How to complete this task ▸
Without leaving out a single line, copy the records exactly.

[Stored data entries]

[src/rtl/mips_fetch_queue.sv]
// MIPS instruction-fetch front end: PC owner, single-outstanding imem requester, DEPTH-entry queue.
// Optional FETCHQ_BYPASS_EN forwards a response straight to the head port when the queue is empty.
module mips_fetch_queue #(
   parameter int              XLEN     = 32,
   parameter int              DEPTH    = 4,
   parameter logic [XLEN-1:0] RESET_PC = '0
) (
   input logic                clk,
   input logic                rst_b,
   mips_fetch_queue_if.master bus
);
   localparam int              PW      = $clog2(DEPTH);
   localparam int              CW      = PW + 1;
   localparam logic [CW:0]     DEPTH_X = (CW+1)'(DEPTH);

   typedef enum logic [1:0] {IDLE, WAIT, DROP} state_e;

   state_e          state_q, state_d;
   logic [XLEN-1:0] pc_q, pc_d;
   logic [PW-1:0]   head_q, head_d;
   logic [PW-1:0]   tail_q, tail_d;
   logic [CW-1:0]   count_q, count_d;
   logic            run_q, run_d;
   logic [XLEN-1:0] hold_inst_q, hold_inst_d;
   logic [XLEN-1:0] hold_pcp4_q, hold_pcp4_d;
   logic [XLEN-1:0] mem_inst_q [DEPTH];
   logic [XLEN-1:0] mem_pcp4_q [DEPTH];

   logic [XLEN-1:0] pc_plus4;
   logic            fifo_nempty;
   logic            resp_ok;
   logic            push;
   logic            pop;
   logic            fifo_pop;
   logic [CW:0]     occ_next;
   logic            free_slot;
   logic            out_valid;
   logic [XLEN-1:0] out_inst;
   logic [XLEN-1:0] out_pcp4;
   logic            inst_req;
   logic [XLEN-1:0] inst_addr;

   assign pc_plus4    = pc_q + XLEN'(4);
   assign fifo_nempty = (count_q != '0);
   assign resp_ok     = (state_q == WAIT) && bus.inst_valid && !bus.redirect;

`ifdef FETCHQ_BYPASS_EN
   logic byp;
   assign byp  = resp_ok && !fifo_nempty;
   // A bypassed word that IF/ID takes right away never occupies a slot.
   assign push = resp_ok && !(byp && bus.deq_ready);
`else
   assign push = resp_ok;
`endif

   always_comb begin
      out_valid = fifo_nempty;
      out_inst  = hold_inst_q;
      out_pcp4  = hold_pcp4_q;
      if (fifo_nempty) begin
         out_inst = mem_inst_q[head_q];
         out_pcp4 = mem_pcp4_q[head_q];
      end
`ifdef FETCHQ_BYPASS_EN
      else if (byp) begin
         out_valid = 1'b1;
         out_inst  = bus.inst;
         out_pcp4  = pc_plus4;
      end
`endif
   end

   assign pop      = out_valid && bus.deq_ready;
   assign fifo_pop = pop && fifo_nempty;
   assign occ_next = {1'b0, count_q} + (CW+1)'(push) - (CW+1)'(fifo_pop);
   assign free_slot = (occ_next < DEPTH_X);

   // run_q keeps the first cycle after reset quiet so a stale response cannot race a new request.
   always_comb begin
      state_d   = state_q;
      pc_d      = pc_q;
      inst_req  = 1'b0;
      inst_addr = pc_q;
      run_d     = 1'b1;
      case (state_q)
         IDLE: begin
            if (bus.redirect) begin
               pc_d = bus.redirect_pc;
            end else if (run_q && !bus.stop && free_slot) begin
               inst_req = 1'b1;
               state_d  = WAIT;
            end
         end
         WAIT: begin
            if (bus.redirect) begin
               pc_d    = bus.redirect_pc;
               state_d = bus.inst_valid ? IDLE : DROP;
            end else if (bus.inst_valid) begin
               pc_d      = pc_plus4;
               inst_addr = pc_plus4;
               if (!bus.stop && free_slot) begin
                  inst_req = 1'b1;
               end else begin
                  state_d = IDLE;
               end
            end
         end
         DROP: begin
            if (bus.redirect) begin
               pc_d = bus.redirect_pc;
            end
            if (bus.inst_valid) begin
               state_d = IDLE;
            end
         end
         default: state_d = IDLE;
      endcase
   end

   always_comb begin
      head_d      = head_q;
      tail_d      = tail_q;
      count_d     = count_q;
      hold_inst_d = out_valid ? out_inst : hold_inst_q;
      hold_pcp4_d = out_valid ? out_pcp4 : hold_pcp4_q;
      if (bus.redirect) begin
         head_d  = '0;
         tail_d  = '0;
         count_d = '0;
      end else begin
         if (push) begin
            tail_d = tail_q + PW'(1);
         end
         if (fifo_pop) begin
            head_d = head_q + PW'(1);
         end
         count_d = count_q + CW'(push) - CW'(fifo_pop);
      end
   end

   always_ff @(posedge clk or negedge rst_b) begin
      if (!rst_b) begin
         state_q     <= IDLE;
         pc_q        <= RESET_PC;
         head_q      <= '0;
         tail_q      <= '0;
         count_q     <= '0;
         run_q       <= 1'b0;
         hold_inst_q <= '0;
         hold_pcp4_q <= '0;
      end else begin
         state_q     <= state_d;
         pc_q        <= pc_d;
         head_q      <= head_d;
         tail_q      <= tail_d;
         count_q     <= count_d;
         run_q       <= run_d;
         hold_inst_q <= hold_inst_d;
         hold_pcp4_q <= hold_pcp4_d;
      end
   end

   // Queue storage is pure data; validity is carried by count/head/tail.
   always_ff @(posedge clk) begin
      if (push) begin
         mem_inst_q[tail_q] <= bus.inst;
         mem_pcp4_q[tail_q] <= pc_plus4;
      end
   end

   assign bus.inst_req  = inst_req;
   assign bus.inst_addr = inst_addr;
   assign bus.out_valid = out_valid;
   assign bus.out_inst  = out_inst;
   assign bus.out_pcp4  = out_pcp4;
   assign bus.count     = count_q;
endmodule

Problem solution ▸
[src/rtl/mips_fetch_queue.sv]
// MIPS instruction-fetch front end: PC owner, single-outstanding imem requester, DEPTH-entry queue.
// Optional FETCHQ_BYPASS_EN forwards a response straight to the head port when the queue is empty.
module mips_fetch_queue #(
   parameter int              XLEN     = 32,
   parameter int              DEPTH    = 4,
   parameter logic [XLEN-1:0] RESET_PC = '0
) (
   input logic                clk,
   input logic                rst_b,
   mips_fetch_queue_if.master bus
);
   localparam int              PW      = $clog2(DEPTH);
   localparam int              CW      = PW + 1;
   localparam logic [CW:0]     DEPTH_X = (CW+1)'(DEPTH);

   typedef enum logic [1:0] {IDLE, WAIT, DROP} state_e;

   state_e          state_q, state_d;
   logic [XLEN-1:0] pc_q, pc_d;
   logic [PW-1:0]   head_q, head_d;
   logic [PW-1:0]   tail_q, tail_d;
   logic [CW-1:0]   count_q, count_d;
   logic            run_q, run_d;
   logic [XLEN-1:0] hold_inst_q, hold_inst_d;
   logic [XLEN-1:0] hold_pcp4_q, hold_pcp4_d;
   logic [XLEN-1:0] mem_inst_q [DEPTH];
   logic [XLEN-1:0] mem_pcp4_q [DEPTH];

   logic [XLEN-1:0] pc_plus4;
   logic            fifo_nempty;
   logic            resp_ok;
   logic            push;
   logic            pop;
   logic            fifo_pop;
   logic [CW:0]     occ_next;
   logic            free_slot;
   logic            out_valid;
   logic [XLEN-1:0] out_inst;
   logic [XLEN-1:0] out_pcp4;
   logic            inst_req;
   logic [XLEN-1:0] inst_addr;

   assign pc_plus4    = pc_q + XLEN'(4);
   assign fifo_nempty = (count_q != '0);
   assign resp_ok     = (state_q == WAIT) && bus.inst_valid && !bus.redirect;

`ifdef FETCHQ_BYPASS_EN
   logic byp;
   assign byp  = resp_ok && !fifo_nempty;
   // A bypassed word that IF/ID takes right away never occupies a slot.
   assign push = resp_ok && !(byp && bus.deq_ready);
`else
   assign push = resp_ok;
`endif

   always_comb begin
      out_valid = fifo_nempty;
      out_inst  = hold_inst_q;
      out_pcp4  = hold_pcp4_q;
      if (fifo_nempty) begin
         out_inst = mem_inst_q[head_q];
         out_pcp4 = mem_pcp4_q[head_q];
      end
`ifdef FETCHQ_BYPASS_EN
      else if (byp) begin
         out_valid = 1'b1;
         out_inst  = bus.inst;
         out_pcp4  = pc_plus4;
      end
`endif
   end

   assign pop      = out_valid && bus.deq_ready;
   assign fifo_pop = pop && fifo_nempty;
   assign occ_next = {1'b0, count_q} + (CW+1)'(push) - (CW+1)'(fifo_pop);
   assign free_slot = (occ_next < DEPTH_X);

   // run_q keeps the first cycle after reset quiet so a stale response cannot race a new request.
   always_comb begin
      state_d   = state_q;
      pc_d      = pc_q;
      inst_req  = 1'b0;
      inst_addr = pc_q;
      run_d     = 1'b1;
      case (state_q)
         IDLE: begin
            if (bus.redirect) begin
               pc_d = bus.redirect_pc;
            end else if (run_q && !bus.stop && free_slot) begin
               inst_req = 1'b1;
               state_d  = WAIT;
            end
         end
         WAIT: begin
            if (bus.redirect) begin
               pc_d    = bus.redirect_pc;
               state_d = bus.inst_valid ? IDLE : DROP;
            end else if (bus.inst_valid) begin
               pc_d      = pc_plus4;
               inst_addr = pc_plus4;
               if (!bus.stop && free_slot) begin
                  inst_req = 1'b1;
               end else begin
                  state_d = IDLE;
               end
            end
         end
         DROP: begin
            if (bus.redirect) begin
               pc_d = bus.redirect_pc;
            end
            if (bus.inst_valid) begin
               state_d = IDLE;
            end
         end
         default: state_d = IDLE;
      endcase
   end

   always_comb begin
      head_d      = head_q;
      tail_d      = tail_q;
      count_d     = count_q;
      hold_inst_d = out_valid ? out_inst : hold_inst_q;
      hold_pcp4_d = out_valid ? out_pcp4 : hold_pcp4_q;
      if (bus.redirect) begin
         head_d  = '0;
         tail_d  = '0;
         count_d = '0;
      end else begin
         if (push) begin
            tail_d = tail_q + PW'(1);
         end
         if (fifo_pop) begin
            head_d = head_q + PW'(1);
         end
         count_d = count_q + CW'(push) - CW'(fifo_pop);
      end
   end

   always_ff @(posedge clk or negedge rst_b) begin
      if (!rst_b) begin
         state_q     <= IDLE;
         pc_q        <= RESET_PC;
         head_q      <= '0;
         tail_q      <= '0;
         count_q     <= '0;
         run_q       <= 1'b0;
         hold_inst_q <= '0;
         hold_pcp4_q <= '0;
      end else begin
         state_q     <= state_d;
         pc_q        <= pc_d;
         head_q      <= head_d;
         tail_q      <= tail_d;
         count_q     <= count_d;
         run_q       <= run_d;
         hold_inst_q <= hold_inst_d;
         hold_pcp4_q <= hold_pcp4_d;
      end
   end

   // Queue storage is pure data; validity is carried by count/head/tail.
   always_ff @(posedge clk) begin
      if (push) begin
         mem_inst_q[tail_q] <= bus.inst;
         mem_pcp4_q[tail_q] <= pc_plus4;
      end
   end

   assign bus.inst_req  = inst_req;
   assign bus.inst_addr = inst_addr;
   assign bus.out_valid = out_valid;
   assign bus.out_inst  = out_inst;
   assign bus.out_pcp4  = out_pcp4;
   assign bus.count     = count_q;
endmodule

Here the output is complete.